16. 16 fibers from each tile are collected into a connector and polished 20 connectors from each longitudinal half of each phi sector are collected into a PMT bundle. (4 bundles from each phi sector) Each tile is now a separate object, not intrinsically connected to any other tile Fiber Connectors

17. Proposal for PMT window on vacuum vessel and connection to fibers This element is still being debated. Final design can proceed in parallel with procurement and fabrication of scintillator and fiber.

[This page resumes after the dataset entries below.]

### config.mk
export PLATFORM = sky130hd
export DESIGN_NAME = cpu
export DESIGN_NICKNAME = d
export VERILOG_FILES = /design/src/cpu_pkg.sv /design/src/pipe_if.sv /design/src/cpu.sv /design/src/decode_stage.sv /design/src/execute_stage.sv /design/src/fetch_unit.sv /design/src/result_stage.sv
export VERILOG_INCLUDE_DIRS = /design/src
export SDC_FILE = /design/constraint.sdc
export NUM_CORES = 2
export LEC_CHECK = 0
export ABC_AREA = 1
export BUFFER_PORTS_ARGS = -buffer_cell sky130_fd_sc_hd__buf_2
export CAP_MARGIN = 10
export CORE_MARGIN = 3
export CORE_UTILIZATION = 35
export DETAILED_ROUTE_END_ITERATION = 10
export GPL_ROUTABILITY_DRIVEN = 0
export HOLD_SLACK_MARGIN = 0.15
export PLACE_DENSITY = 0.6
export SYNTH_ARGS = -nofsm -noshare
export SYNTH_HDL_FRONTEND = slang
export SYNTH_SLANG_ARGS = --single-unit
### constraint.sdc
create_clock -name clock -period 14.7 [get_ports clock]
set_clock_uncertainty 0.2 [all_clocks]
set_input_delay 2.94 -clock clock [delete_from_list [all_inputs] [get_ports clock]]
set_output_delay 2.94 -clock clock [all_outputs]
set_load 0.02 [all_outputs]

18. PMT Choice, Placement and Fiber Routing PMT will be 2” diameter, with type unspecified as yet. The prototype will have 8 active PMT’s, and 4 inactive placeholders. Fiber routing, with alternate layers going to separate PMT’s, is shaping up to be a nightmare. A model for fiber routing is being developed by the Technical Division of Fermilab.

19. Electronics Phototubes will be read out into standard CAMAC DAQ system, with both ADC and TDC information. If ready by the time of test beam, we will also read signal into QIE integrator.

20. VVS Prototype Budget Cost of prototype: –Scintillator: $ 27.7 K –Scint. Machining 8.4 –Fiber: 3.8 –Fiber alum. and polish: 3.7 –Finished Lead: 3.8 –Tyvec:.5 –Vacuum box material: 2.1 –Vacuum box machining: 4.0 –PMT (10 tubes)+base: 3.5 –PMT mounting hardware:.8 –Motion control stand: 2.5 _____ –Total $ 60.8 K

21. Schedule Scintillator and fiber arrival: April 1 Finish machining Scint and fiber: May 15 Lead and material for vacuum box arrive: April 15 Finish machining box: May 31 Finish PMT mounts: June 15 Start installation: July 1 Finish installation: Aug 1 Mechanical shakedown: Aug 15 Finish vacuum tests: Sept 1 Finish cosmic ray tests: Sept 21 Ship to JLAB: Oct. 1 ?

22. Test Beam Plans We have confirmed with JLab Hall- B participants that we will be welcome to test our detector using the tagged photon beam sometime “in the fall”. We need to communicate with them in detail our plans for this test. We envision several weeks of running at Jlab.